An acidic protease was extracted from acetone powder of the viscera of bolti fish (Tilapia nilotica) in acidified distilled water and precipitated from the resulting extract by ammonium sulfate followed by dialysis and its kinetics studied. The crude enzyme was purified using gel filtration; its homogeneity and molecular weight were studied. The enzyme showed highest activity and purification-fold when precipitated at 40–60% ammonium sulfate. Purification fold and activity were increased after purification by dialysis and gel filtration on Sephadex G-100. Homogeneity studies, by polyacrylamide gel electrophoresis, illustrated that the enzyme was homogeneous only after purification by the gel filtration step. Sodium dodecyl sulphate polyacrylamide gel electrophoresis showed a molecular weight of 31.0 kDa.

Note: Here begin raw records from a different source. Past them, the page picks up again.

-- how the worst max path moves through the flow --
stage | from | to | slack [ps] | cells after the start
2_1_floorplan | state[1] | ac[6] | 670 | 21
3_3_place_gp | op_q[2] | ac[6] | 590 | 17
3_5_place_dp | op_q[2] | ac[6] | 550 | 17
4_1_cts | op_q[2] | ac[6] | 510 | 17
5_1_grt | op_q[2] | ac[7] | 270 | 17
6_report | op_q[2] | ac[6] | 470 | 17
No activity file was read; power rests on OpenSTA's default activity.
===== config.mk =====
export PLATFORM = sky130hd
export DESIGN_NAME = logic_lut_and_irq_autoclear_cfg
export DESIGN_NICKNAME = d
export VERILOG_FILES = /design/src/lut_cfg_pkg.sv /design/src/lut3_select.sv /design/src/logic_lut_and_irq_autoclear_cfg.sv
export SDC_FILE = /design/constraint.sdc
export NUM_CORES = 1
export LEC_CHECK = 0
export BUFFER_PORTS_ARGS = -buffer_cell sky130_fd_sc_hd__buf_4
export CORE_ASPECT_RATIO = 0.7
export CORE_MARGIN = 2
export CORE_UTILIZATION = 49
export CTS_CLUSTER_SIZE = 30
export DETAILED_ROUTE_END_ITERATION = 10
export PLACE_DENSITY_LB_ADDON = 0.25
export SYNTH_ARGS = -nofsm -noshare
export SYNTH_HDL_FRONTEND = slang
export SYNTH_SLANG_ARGS = --single-unit

===== constraint.sdc =====
create_clock -name clk -period 4.6 [get_ports clk]
set_input_delay 1.38 -clock clk [delete_from_list [all_inputs] [get_ports clk]]
set_output_delay 1.38 -clock clk [all_outputs]
set_load 0.05 [all_outputs]

===== src/lut_cfg_pkg.sv =====
// constants for the logic lookup table and advanced options register bank
package lut_cfg_pkg;

   // ******************************************
   // register offsets
   // ******************************************
   localparam logic [7:0] ADDR_LUT3_BANK_A    = 8'h29;
   localparam logic [7:0] ADDR_LUT4_BANK_B    = 8'h2a;
   localparam logic [7:0] ADDR_LUT4_BANK_A    = 8'h2b;
   localparam logic [7:0] ADDR_ADV_OPTIONS    = 8'had;
   localparam logic [7:0] ADDR_PIN_LEVEL_B    = 8'h10;
   localparam logic [7:0] ADDR_PIN_LEVEL_A    = 8'h11;

   // ******************************************
   // reset values and field layout
   // ******************************************
   localparam logic [7:0] RST_LUT3_BANK_A     = 8'h00;
   localparam logic [7:0] RST_LUT4_BANK_B     = 8'h00;
   localparam logic [7:0] RST_LUT4_BANK_A     = 8'h00;
   localparam logic [7:0] RST_ADV_OPTIONS     = 8'h00;
   localparam int         ADV_AUTOCLR_BIT     = 2;
   localparam int         ADV_BOOST_BIT       = 1;
   localparam logic [7:0] ADV_WRITABLE_MASK   = 8'h06;

   // ******************************************
   // pin positions
   // ******************************************
   localparam int         PIN_SEL_A_LSB       = 0;
   localparam int         PIN_SEL_B_LSB       = 8;
   localparam int         PIN_LUT3_A          = 3;
   localparam int         PIN_LUT4_A          = 4;
   localparam int         PIN_LUT4_B          = 12;
   localparam int         PIN_COUNT           = 16;
   localparam int         SYNC_STAGES         = 2;

   // ******************************************
   // logic mode field encoding
   // ******************************************
   typedef enum logic [1:0]
   {
      MODE_OFF     = 2'h0,
      MODE_3TO1    = 2'h1,
      MODE_3TO2    = 2'h2,
      MODE_SPARE   = 2'h3
   } logic_mode_t;

endpackage : lut_cfg_pkg


===== src/lut3_select.sv =====
// one three-input lookup table: picks table bit n for select code n
`timescale 1ns/1ps
module lut3_select
(
   // table and select
   input  wire logic [7:0] table_bits,
   input  wire logic [2:0] sel,
   // result
   output wire logic       result
);

   assign result = table_bits[sel];

endmodule : lut3_select


===== src/logic_lut_and_irq_autoclear_cfg.sv =====
// lookup table registers, advanced options and lookup-driven pin outputs
// What this block does
// bank A 3-to-2 mode: pin 3 driven by table 3A bit selected by pins 2..0
// bank B 3-to-2 mode: pin 12 driven by table 4B bit, pins 10..8; resets zero
// bank A 3-to-2 mode: pin 4 driven by table 4A bit, pins 2..0; resets zero
// tables affect pins only while their bank's low mode selects 3-to-2
// autoclear bit 2 set: reading bank A or B data clears all irq flags
// autoclear bit 2 clear: data reads leave flags; host clears them itself
// advanced bit 1 enables drive boost, 0 disables it
// host writes zeros to advanced bits 7:3 and 0; register resets zero
// direction 0 makes an output: data 0 drives low (LED on), 1 high
// lookup outputs follow selects and tables with no extra latency
`timescale 1ns/1ps
module logic_lut_and_irq_autoclear_cfg
(
   // clock and reset
   input  wire logic                               clk,
   input  wire logic                               resetn,
   // register port from the serial bus front end
   input  wire logic [7:0]                         reg_addr,
   input  wire logic [7:0]                         reg_wdata,
   input  wire logic                               reg_wr,
   input  wire logic                               reg_rd,
   output logic      [7:0]                         reg_rdata,
   output wire logic                               reg_hit,
   // mode and pin configuration from the rest of the map
   input  wire lut_cfg_pkg::logic_mode_t           logic_mode_low_bank_a,
   input  wire lut_cfg_pkg::logic_mode_t           logic_mode_low_bank_b,
   input  wire logic [lut_cfg_pkg::PIN_COUNT-1:0]  pin_direction,
   input  wire logic [lut_cfg_pkg::PIN_COUNT-1:0]  pin_level,
   // pins
   input  wire logic [lut_cfg_pkg::PIN_COUNT-1:0]  pin_in,
   output wire logic [lut_cfg_pkg::PIN_COUNT-1:0]  pin_out,
   output wire logic [lut_cfg_pkg::PIN_COUNT-1:0]  pin_oe,
   // controls toward the interrupt and pad logic
   output logic                                    irq_clear,
   output wire logic                               boost_en,
   output wire logic                               irq_autoclear_en
);
   import lut_cfg_pkg::*;

   // ******************************************
   // pin input synchroniser
   // ******************************************
   logic [PIN_COUNT-1:0] pin_sync1_ff;
   logic [PIN_COUNT-1:0] pin_sync2_ff;

   always_ff @(posedge clk)
   begin
      if (!resetn)
      begin
         pin_sync1_ff <= '0;
         pin_sync2_ff <= '0;
      end
      else
      begin
         pin_sync1_ff <= pin_in;
         pin_sync2_ff <= pin_sync1_ff;
      end
   end

   // ******************************************
   // register decode
   // ******************************************
   wire hit_lut3_a = (reg_addr == ADDR_LUT3_BANK_A);
   wire hit_lut4_b = (reg_addr == ADDR_LUT4_BANK_B);
   wire hit_lut4_a = (reg_addr == ADDR_LUT4_BANK_A);
   wire hit_adv    = (reg_addr == ADDR_ADV_OPTIONS);
   wire hit_data   = (reg_addr == ADDR_PIN_LEVEL_A) || (reg_addr == ADDR_PIN_LEVEL_B);

   assign reg_hit = hit_lut3_a | hit_lut4_b | hit_lut4_a | hit_adv;

   // ******************************************
   // registers
   // ******************************************
   logic [7:0] lut3_bank_a_ff;
   logic [7:0] lut4_bank_b_ff;
   logic [7:0] lut4_bank_a_ff;
   logic [7:0] adv_options_ff;
   logic [7:0] nxt_reg_rdata;
   logic       nxt_irq_clear;

   // reserved advanced bits are not stored and read back as zero
   wire [7:0] adv_wdata = reg_wdata & ADV_WRITABLE_MASK;

   always_ff @(posedge clk)
   begin
      if (!resetn)
      begin
         lut3_bank_a_ff <= RST_LUT3_BANK_A;
         lut4_bank_b_ff <= RST_LUT4_BANK_B;
         lut4_bank_a_ff <= RST_LUT4_BANK_A;
         adv_options_ff <= RST_ADV_OPTIONS;
      end
      else if (reg_wr)
      begin
         if (hit_lut3_a)
            lut3_bank_a_ff <= reg_wdata;
         if (hit_lut4_b)
            lut4_bank_b_ff <= reg_wdata;
         if (hit_lut4_a)
            lut4_bank_a_ff <= reg_wdata;
         if (hit_adv)
            adv_options_ff <= adv_wdata;
      end
   end

   always_comb
   begin
      nxt_reg_rdata = 8'h00;
      if (hit_lut3_a)
         nxt_reg_rdata = lut3_bank_a_ff;
      else if (hit_lut4_b)
         nxt_reg_rdata = lut4_bank_b_ff;
      else if (hit_lut4_a)
         nxt_reg_rdata = lut4_bank_a_ff;
      else if (hit_adv)
         nxt_reg_rdata = adv_options_ff;
   end

   // auto-clear fires only on a data read with the option on
   assign irq_autoclear_en = adv_options_ff[ADV_AUTOCLR_BIT];
   assign nxt_irq_clear    = reg_rd && hit_data && irq_autoclear_en;

   always_ff @(posedge clk)
   begin
      if (!resetn)
      begin
         reg_rdata <= 8'h00;
         irq_clear <= 1'b0;
      end
      else
      begin
         reg_rdata <= reg_rd ? nxt_reg_rdata : reg_rdata;
         irq_clear <= nxt_irq_clear;
      end
   end

   assign boost_en = adv_options_ff[ADV_BOOST_BIT];

   // ******************************************
   // lookup tables and pin drive
   // ******************************************
   wire [2:0] sel_a = pin_sync2_ff[PIN_SEL_A_LSB +: 3];
   wire [2:0] sel_b = pin_sync2_ff[PIN_SEL_B_LSB +: 3];
   wire       lut3_a_out;
   wire       lut4_a_out;
   wire       lut4_b_out;
   wire       mode_a_3to2 = (logic_mode_low_bank_a == MODE_3TO2);
   wire       mode_b_3to2 = (logic_mode_low_bank_b == MODE_3TO2);

   lut3_select u_lut3_a
   (
      .table_bits (lut3_bank_a_ff),
      .sel        (sel_a),
      .result     (lut3_a_out)
   );

   lut3_select u_lut4_a
   (
      .table_bits (lut4_bank_a_ff),
      .sel        (sel_a),
      .result     (lut4_a_out)
   );

   lut3_select u_lut4_b
   (
      .table_bits (lut4_bank_b_ff),
      .sel        (sel_b),
      .result     (lut4_b_out)
   );

   // data bit drives the pin; bank A 3-to-2 mode overrides table pins 3 and 4, bank B 3-to-2 mode overrides pin 12
   logic [PIN_COUNT-1:0] drive_level;

   always_comb
   begin
      drive_level = pin_level;
      if (mode_a_3to2)
      begin
         drive_level[PIN_LUT3_A] = lut3_a_out;
         drive_level[PIN_LUT4_A] = lut4_a_out;
      end
      if (mode_b_3to2)
         drive_level[PIN_LUT4_B] = lut4_b_out;
   end

   assign pin_out = drive_level;
   assign pin_oe  = ~pin_direction;
endmodule : logic_lut_and_irq_autoclear_cfg


==> results.py <==
metrics = {
    "status": {
        "status": "completed",
    },
    "floorplan": {
        "start_util": 0.523,
        "io_pins": 116,
        "std_cell_rows": 20,
        "die_w_microns": 86.2,
        "die_area_sq_um": 5300,
        "die_h_microns": 61.5,
        "core_area_sq_um": 4430,
    },
    "synth": {
        "yosysWarnings": 0,
        "yosysSeqAreaShare": 0.406,
        "syn_nets": 320,
        "yosys_most_used_dff": "dfxtp_1",
        "async_flop_share": 0,
        "ys_types": 36,
        "avgSynthCellArea_sq_um": 9.34,
        "synth.area.top_cells": "dfxtp_1 41%, mux2i_1 9.1%, mux4_2 5.8%",
        "synth_top_area_cell": "dfxtp_1",
        "synth_edf_count": 0,
        "syn-cell-area_sq_um": 2320,
        "synthCells": 248,
        "synth_top_area_frac": 0.406,
        "synth_seq_cells": 47,
    },
    "detailed_routing": {
        "vias_per_cell": 5.32,
        "dr.pass1.iters": 4,
        "antenna_left": 0,
        "wl_mm": 5.37,
        "drt-initial-drc-count": 91,
        "vias": 1935,
        "routedWlPerCell_microns": 14.7,
        "drcViolationCount": 0,
    },
    "critical_path": {
        "crit_path_end_kind": "primary output",
        "reg2reg_to": "reg_rdata[2]",
        "slowest_delay_ns": 0.44,
        "crit_fanout": 15,
        "r2r_cells": 4,
        "r2r_start": "adv_options_ff[2]",
        "cp_num_buf_inv": 2,
        "arrival_ns": 2.39,
        "worstPathRequired_ns": 3.22,
        "r2r_slack_ns": 3.44,
        "path_cells": "buf_4 -> or3b_4 -> a21oi_1 -> buf_4",
        "start_kind": "input port",
        "slowest_stage": "or3b_4",
        "critical_path.most_common_cell": "buf_4",
        "critPathTopFamily": "simple AND/OR/NAND/NOR gates",
        "path_class": "input port to primary output",
    },
    "hold_path": {
        "hold_path_class": "flop to flop",
        "hold_path_end": "pin_sync2_ff[1]",
        "min_path_cells": 1,
        "min_from": "pin_sync1_ff[1]",
    },
    "final_layout": {
        "multi_input_comb_area_sq_um": 1160,
        "final_common_cell": "buf_4",
        "num_antenna_cells": 0,
        "layout.nets": 380,
        "area.sequential_sq_um": 941,
        "drive_gt1_frac": 0.330,
        "area_growth_pct": 25.9,
        "num-fill-cells": 385,
        "layout_common_cells": "79 x buf_4, 47 x dfxtp_1, 21 x mux2i_1, 21 x nor2b_1, 20 x nand2_1",
        "stdcell_count": 364,
        "finish.instance_area_sq_um": 2920,
    },
    "placement": {
        "place_congestion": 0.910,
        "place_inst": 356,
        "place_area_sq_um": 2830,
        "portBuffers": 79,
        "hpwl_mm": 4.06,
    },
    "timing": {
        "fin_setup_tns_ns": 0,
        "slew_violations": 0,
        "final.setup_skew_ns": 0.00485,
        "max_slew_margin": 0.532,
        "fin_crit_sh": 0.819,
        "fin_hold_ws_ns": 0.440,
        "finalHoldViolCount": 0,
        "tightest_slew_ns": 0.697,
        "rsz0062_at_grt": "no",
        "max_freq_ghz": 0.265,
        "fin_crit_ns": 3.77,
        "finalSetupViolations": 0,
    },
    "pwr": {
        "ir_drop_mv": 0.161,
        "power_per_cell_area_nw_per_um2": 278,
        "p_leak_nw": 1.29,
        "power_w": 0.000811,
    },
    "global_route": {
        "grt_max_degree": 56,
        "antenna_found_initial": 0,
        "grt_pass1_vias": 1716,
        "grt_pass1_wl_mm": 8.05,
        "overflow": 0,
        "grt_use_total": 0.196,
    },
    "clocking": {
        "cts_resized": 0,
        "cts_inserted_buffers": 5,
        "cts_sinks": 47,
        "clk_latency_ns": 0.30,
        "cts_hold_buffers": 0,
        "cts.clk_slew.worst_paths_ns": 0.09,
        "cts_setup_buffers": 0,
        "clockBufferDepth": 2,
        "h-tree-depth": 2,
        "cts_root_buffer": "clkbuf_8",
        "cts_tree": "yes",
    },
    "flow_run": {
        "drv_cap": 0,
    },
}
metrics by stage:
| stage | setup WS [ns] | util |
|---|---|---|
| finish | 0.832 | 0.658 |
| global route | 0.784 | 0.658 |
| CTS | 0.846 | 0.658 |
| detailed placement | 0.847 | 0.638 |
| global placement | 0.828 | 0.638 |
| floorplan | 0.565 | - |
where the power goes:
group	total [W]	internal (W)	switching (W)	leakage (nW)
clock	0.000248	0.000107	0.000141	0.0483
combinational	0.000143	0.0000586	0.0000840	0.860
sequential	0.000420	0.000415	0.00000475	0.383
worst max path at each step:
| stage | cells after the start | slack [ns] | from | endpoint |
|---|---|---|---|---|
| after floorplan | 2 | 0.57 | logic_mode_low_bank_a[0] | pin_out[3] |
| after global placement | 4 | 0.83 | reg_addr[1] | reg_hit |
| after detailed placement | 4 | 0.85 | reg_addr[1] | reg_hit |
| after CTS | 4 | 0.85 | reg_addr[1] | reg_hit |
| after global routing | 4 | 0.78 | reg_addr[1] | reg_hit |
| final | 4 | 0.83 | reg_addr[1] | reg_hit |
metal layers:
layer | GRT usage | vias to the layer above | wire length [microns]
met5 | 0 | - | 0
met4 | 0.0402 | 0 | 46
met3 | 0.0442 | 9 | 297
met2 | 0.318 | 63 | 2460
met1 | 0.275 | 903 | 2570
li1 | - | 960 | -
synth_stat cells, types with 3 or more instances:
cell       n
a21oi_1    7
a22o_1     6
and2_1    13
buf_4     14
clkbuf_1  11
dfxtp_1   47
inv_1     17
mux2_2     6
mux2i_1   21
mux4_2     6
nand2_1   20
nand2b_1   3
nand3_1    8
nor2_1     3
nor2b_1   21
nor3_1     3
o21ai_0   19
registers in the layout (all words and copies together), names as in the netlist:
register        count
pin_sync1_ff        6
lut4_bank_b_ff      8
lut4_bank_a_ff      8
adv_options_ff      2
lut3_bank_a_ff      8
irq_clear           1
pin_sync2_ff        6
reg_rdata           8
kinds of logic (layout without fill, tap and decap cells):
logic type / count (synthesis) / after routing / share of synthesized area
AND/OR/NAND/NOR: 86 / 86 / 0.220
multiplexers: 33 / 33 / 0.178
AO/OA/AOI/OAI: 39 / 39 / 0.103
flip-flops: 47 / 47 / 0.406
buffers and inverters: 43 / 104 / 0.0924
area by class of cell:
type | instances | share of cell area
Sequential cell | 47 | 0.323
Tap cell | 55 | 0.0236
Clock inverter | 3 | 0.00644
Timing Repair Buffer | 79 | 0.203
Clock buffer | 5 | 0.0236
Inverter | 17 | 0.0219
Multi-Input combinational cell | 158 | 0.398
(Power assumes the default switching activity.)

The optimal pH and optimal temperature were 2.5 and 35°C, respectively. The enzyme showed pH stability between 2 and 6. It retained more than 50% of its activity after heating between 50 and 60°C for 30 min, and 40.2 and 74.9% after heating between the same temperatures for 120 min. The K m and V max values of enzyme were 0.77 mM and 2.22 mM/min, respectively, while the catalysis efficiency (V max/K m) was 2.88. A high inhibition percentage of total enzyme activity was obtained when the enzyme was incubated with 50 mM of both soybean trypsin inhibitor and ethylenediaminetetraacetic acid. The presence of either NaCl or CaCl 2 at 10 mM concentration increased the enzyme activity by 20.5% and 31.2%, respectively.